Chris Lattner asked:


> Are there any well known techniques that are useful to provide buffered input
> for a lexer, without imposing arbitrary restrictions on token size? As I see
> it, a traditional DFA based lexer has a few options to simplify things:
>
> 1. Disallow a specific character (usually ascii 0) in the input. The buffer
> can be terminated with this character so that overruns are easily detected.
> If an overrun occurs, the buffer can be extended, and the lexer restarted.
> This has the disadvantage of preventing the null character from being
> lexed.
> 2. Impose an arbitrary restriction on token size (I think lex does this, for
> example). Thus as long as your buffer is bigger than the max token size,
> the lexer doesn't have to worry about anything.
> 3. Add an explicit check to the DFA traversal loop to check to see if the
> input buffer has been overrun. In this setup, you represent the input as
> a range of characters, allowing you to recognize all characters as input,
> but at a fairly significant runtime cost. I imagine that creative loop
> unrolling would help mitigate the cost.

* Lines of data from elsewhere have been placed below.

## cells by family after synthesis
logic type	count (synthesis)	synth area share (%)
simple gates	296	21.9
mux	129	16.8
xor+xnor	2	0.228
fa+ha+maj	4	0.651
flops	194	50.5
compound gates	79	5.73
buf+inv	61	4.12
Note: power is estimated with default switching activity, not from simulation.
===== src/rtl/clock_div_pkg.sv =====
// ---------------------------------------------------------------------------
// clock_div_pkg
//
// Shared definitions for the clock-enable divider and its ratio-change
// sequencer.
//   state_e        : sequencer states (RUN, DRAIN, HOLD)
//   quiesce_cnt_w  : width of a counter that has to reach QUIESCE_CYCLES
// ---------------------------------------------------------------------------
package clock_div_pkg;

  typedef enum logic [1:0] {
    RUN   = 2'd0,
    DRAIN = 2'd1,
    HOLD  = 2'd2
  } state_e;

  // Enough bits to count 0..quiesce_cycles inclusive.
  function automatic int quiesce_cnt_w(input int quiesce_cycles);
    return $clog2(quiesce_cycles + 1);
  endfunction

endpackage


===== src/rtl/clock_div_counter.sv =====
// ---------------------------------------------------------------------------
// clock_div_counter
//
// Divisor counter with registered enable pulse and divide-by-2D level.
//   clock    : sole clock, rising edge
//   reset    : synchronous, active-high
//   run      : count and emit enables using div
//   clear    : force counter, en and div_clk to zero (has priority over run)
//   div      : active divisor; 0 means no enables and div_clk holds
//   en       : registered one-cycle enable pulse, every div cycles
//   div_clk  : registered level, toggles together with every en pulse
//   fall     : combinational, high in the cycle whose closing edge would
//              toggle div_clk from 1 to 0
// ---------------------------------------------------------------------------
module clock_div_counter #(
  parameter int CNT_W = 8
) (
  input  logic             clock,
  input  logic             reset,
  input  logic             run,
  input  logic             clear,
  input  logic [CNT_W-1:0] div,
  output logic             en,
  output logic             div_clk,
  output logic             fall
);

  logic [CNT_W-1:0] cnt_q, cnt_d;
  logic             en_q, en_d;
  logic             div_clk_q, div_clk_d;
  logic [CNT_W:0]   cnt_inc;
  logic             hit;

  // The terminal-count compare is done one bit wider than the counter so
  // that a divisor of 2^CNT_W-1 never sees the increment wrap to zero.
  always_comb begin
    cnt_inc = {1'b0, cnt_q} + (CNT_W+1)'(1);
    hit     = (div != '0) && (cnt_inc == {1'b0, div});
    fall    = hit && div_clk_q;
  end

  // Next-state for the counter, enable pulse and divided level.
  always_comb begin
    cnt_d     = cnt_q;
    en_d      = 1'b0;
    div_clk_d = div_clk_q;
    if (clear) begin
      cnt_d     = '0;
      div_clk_d = 1'b0;
    end else if (run) begin
      if (div == '0) begin
        cnt_d = '0;
      end else if (hit) begin
        cnt_d     = '0;
        en_d      = 1'b1;
        div_clk_d = ~div_clk_q;
      end else begin
        cnt_d = cnt_inc[CNT_W-1:0];
      end
    end
  end

  always_ff @(posedge clock) begin
    if (reset) begin
      cnt_q     <= '0;
      en_q      <= 1'b0;
      div_clk_q <= 1'b0;
    end else begin
      cnt_q     <= cnt_d;
      en_q      <= en_d;
      div_clk_q <= div_clk_d;
    end
  end

  assign en      = en_q;
  assign div_clk = div_clk_q;

endmodule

You can actually combine techniques 1 & 3 quite effectively. The
Yacc++ lexer will do this at revision 2.5 (we have a version of that
working but not released, because it isn't that target feature of the
2.5 release, just a small performance enhancement).


Have a specific character that acts as a termination character, but
don't disallow it at in the input. Only use it as a key when to check
the input buffer length. This is similar to your loop unrooling
technique for optimizing it. If you pick a "rare" character, one that
you don't expect to see in the input very often, you will do the check
for buffer full infrequently. The \0 character is often a good
choice, because it turns the entire buffer into a C string, and is
rarely used in C strings.


Note, you aren't really checking for input buffer overruns with the
termination character, just to see if the current token is bigger than
the buffer and you need to resize the buffer to read the whole token
in.


Input buffer overruns (that is writing past the end of the buffer)
should never occur in a well designed lexer because the lexer should
determine when to read characters in and never read more characters in
than can fit in the buffer (expanding the buffer if needed to fit the
current token in). This should even be true, if you write a "push"
style (event driven) lexer, as the Yacc++ lexer is. You can push as
many characters as you want into the Yacc++ lexer (provided that the
system will allocate storage for them) and the lexer grows the buffer
as needed to accept them. The termination sequence at the end of the
buffer is not part of the input you have pushed and only there to aid
the implementation. If you don't violate the published interface, one
cannot write beyond the end of the buffer while reading in characters.